TASK DESCRIPTION » Copy each line from the records below in which the word "length" is found.
^^^^^^^^
Background: an optimization exercise with open tools, aiming at small area, a short achievable clock period and few clock cycles per item. Do not read the settings as production practice. At most, simulation tests tie the RTL to the original design; equivalence was not proved. Power is estimated from default activity; no workload was simulated.

== build 22 ==
## rs_parity
module rs_parity (
    input  wire       clk,
    input  wire       rst,
    input  wire       s_valid,
    output wire       s_ready,
    input  wire [7:0] s_data,
    input  wire       s_last,
    input  wire [4:0] ecc_len,
    output wire       m_valid,
    input  wire       m_ready,
    output wire [7:0] m_data,
    output wire       m_last
);
Size in the first run: ~5700 cells after synthesis, ~630 flip-flops, about 29 I/O pins, roughly 0.046 mm^2 of cells after synthesis.
clock: 8.0 ns
lec_check: 0
cap_margin: 20
core_margin: 2
core_utilization: 45
cts_cluster_diameter: 100
cts_cluster_size: 24
setup_slack_margin: 5.0
slew_margin: 20
synth_hierarchical: 1
run.sh (not shown) runs the stock make flow with config.mk's settings and CLKGATE_MAP_FILE= SYNTH_SCRIPT=/design/flow/synth_recipe.tcl, a recipe that flattens the netlist after the stock synthesis.
Testbench counts of build 22, summed over its fixed seeds: cycles 12,602, bytes 12,345.
### build 22 -> build 48
- CORE_UTILIZATION: 45 -> 50
- PLACE_DENSITY: unset -> 0.7
- SLEW_MARGIN: 20 -> 30
Findings:
- Setup slack after layout delta (build 48 − build 22): favourable
- Maximum frequency sits higher in build 48 than in build 22.
- Build 48 ended with less routed wire length than build 22.
- Build 22 ended up with eoh[16] as its beginning of the critical path; build 48 ended up with eoh[17].
- A capturing instance or port of the critical path of rem[70] is what build 48 shows, while rem[114] belongs to build 22.
### build 48 -> build 41
- TNS_END_PERCENT newly set to 50
Going from build 48 to build 41, wire length on met1 saw an increase; clock network fraction of design power lower; number of nets in the final layout went up 24.
Number of antenna repair diodes in build 41 is 1 below build 48.
Of build 48 and build 41, the run reporting the higher number of global-route vias before repair was build 41.
Route | build 41 vs build 48 | wire longer in build 41
Looking at clock tree buffer count of the final layout, build 41 sits about 3.6% lower than build 48 does.
Global-route usage: build 41 higher than build 48
Compare build 48 and build 41 | number of optimization iterations in the first detailed-route pass higher: build 48
Taking build 48 as the reference, in build 41 path depth of the worst reg2reg path grew by 3; total power after layout grew by 1.4%.
Modified inputs, build 28 compared to build 41
- a change of PLACE_DENSITY from 0.7 to 0.8
- a deleted TNS_END_PERCENT that had been 50
Results
- There was hardly any difference in via count of the first global-routing pass between build 28 and build 41.
- The overall power of the completed layout in build 28 is 1.06 times that in build 41.
- Looking at largest vdd supply drop, build 28 sits about 3.5% below build 41.
- From build 41 to build 28 the numbers moved as follows: via count saw an increase, total routing resource utilization after global routing saw little to no change, share of power burned in combinational logic saw an increase.
- Taking build 41 as the reference point, the post-synthesis to final-layout area growth of build 28 rises by 3.3 points.
- Pin count of the biggest net entering global routing ends up lower on build 41.

---

Setup of exp/xenon:
rs_parity, a different RTL version from the one above (not shown whole).
Size: ~5200 cells after synthesis, about 630 flip-flops.
// rs_parity
module rs_parity (
    input  wire       clk,
    input  wire       rst,
    input  wire       s_valid,
    output wire       s_ready,
    input  wire [7:0] s_data,
    input  wire       s_last,
    input  wire [4:0] ecc_len,
    output wire       m_valid,
    input  wire       m_ready,
    output wire [7:0] m_data,
    output wire       m_last
);
clock: 8.0 ns
lec_check: 0
cap_margin: 20
core_margin: 2
core_utilization: 45
cts_cluster_diameter: 100
cts_cluster_size: 30
setup_slack_margin: 5.0
slew_margin: 20
synth_hierarchical: 1
standard.sh (not shown) runs the stock make flow with config.mk's settings and CLKGATE_MAP_FILE= SYNTH_SCRIPT=/design/flow/synth_recipe.tcl, a recipe that flattens the netlist after the stock synthesis.
==> flow/flow/run.sh <==
#!/bin/bash
# Layout: the standard flow (standard.sh, unchanged synthesis and steps),
# with the port buffers that placement inserts made plain buffers
# (sky130_fd_sc_hd__buf_2) instead of the delay-cell buffer buffer_ports picks
# by default; the resizer can still size them. Every input and output port is
# still buffered. The whole make output goes to standard.log here; each tool's
# own log is under orfs/logs/.
set -euo pipefail
export BUFFER_PORTS_ARGS="-buffer_cell sky130_fd_sc_hd__buf_2"
bash standard.sh > standard.log 2>&1
--- input diff exp/xenon..exp/maple ---
==> flow/run.sh (new file) <==
#!/bin/bash
# synth_recipe.tcl (not shown) runs the flow's synth.tcl, then flattens the netlist and writes it again
# the make line also repeats each setting of config.mk as NAME=value (left out here)
make -C /OpenROAD-flow-scripts/flow DESIGN_CONFIG=/design/flow/config.mk WORK_HOME=/design/flow/orfs CLKGATE_MAP_FILE= SYNTH_SCRIPT=/design/flow/synth_recipe.tcl finish
removed: flow/flow/run.sh
removed: flow/standard.sh
==> run summary <==
- Wire length deteriorates in exp/maple relative to exp/xenon.
- exp/maple -> exp/xenon: buffers plus inverters on the worst setup path delta 0, exact match
- exp/maple vs. exp/xenon: largest stage delay on the critical path went down by 190 ps.
- exp/maple leaves more setup margin than exp/xenon.
- Diff exp/maple..exp/xenon | proportion of power drawn by the clock network | negligible
- Going from exp/xenon to exp/maple, the shortest clock period the worst path allows after layout was found to have gone down by 37 ps.
- Clock-pin slew reported for the worst setup and hold paths after clock tree synthesis essentially unchanged between exp/xenon and exp/maple.
- Cells: exp/maple has more instances than exp/xenon
- On power density over cell area, the higher figure sits with exp/maple, not exp/xenon.
- Between exp/maple and exp/xenon, the routed via count divided by cell count figures differ only marginally.
No run of this note included a check of the RTL's function; only the layout flow was run.

[static timing again, ports no longer ideal]
The flow's constraints put no driver on any port. The routed layouts listed below were extracted and timed again, unchanged, in two steps. Step 1: set_driving_cell puts a clkbuf_16 on clk and a buf_2 on each other input, an assumption about the parent block. Step 2 also shifts input and output timing later by t, the mid clock arrival at the registers, as if the neighbouring blocks saw the same clock. a / b / c = no drivers / after step 1 / after step 2; a / b = the first two.
run	t (ns)	setup WS [ns]	worst setup path at the end	worst register clock-pin slew, ns	worst slew at a driven data input, ns
build 22	0.715	4.889 / 4.889 / 4.388	input to register	0.10 / 0.10	0.12
build 48	0.715	4.944 / 4.944 / 4.380	input to register	0.10 / 0.10	0.05
build 41	0.710	4.896 / 4.837 / 4.424	input to register	0.11 / 0.11	0.04
build 28	0.713	4.871 / 4.871 / 4.429	input to register	0.11 / 0.11	0.07
exp/xenon	0.718	4.879 / 4.879 / 4.341	input to register	0.12 / 0.12	0.04
exp/maple	0.746	4.916 / 4.916 / 4.384	input to register	0.12 / 0.12	0.04
After both steps setup and hold are still met in every run listed. For build 48, which loses most, drivers alone change the setup slack by 0.000 ns; drivers and shift together by -0.564 ns.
^^^^^^^^
RESPONSE »
- Build 48 ended with less routed wire length than build 22.
Going from build 48 to build 41, wire length on met1 saw an increase; clock network fraction of design power lower; number of nets in the final layout went up 24.
- Wire length deteriorates in exp/maple relative to exp/xenon.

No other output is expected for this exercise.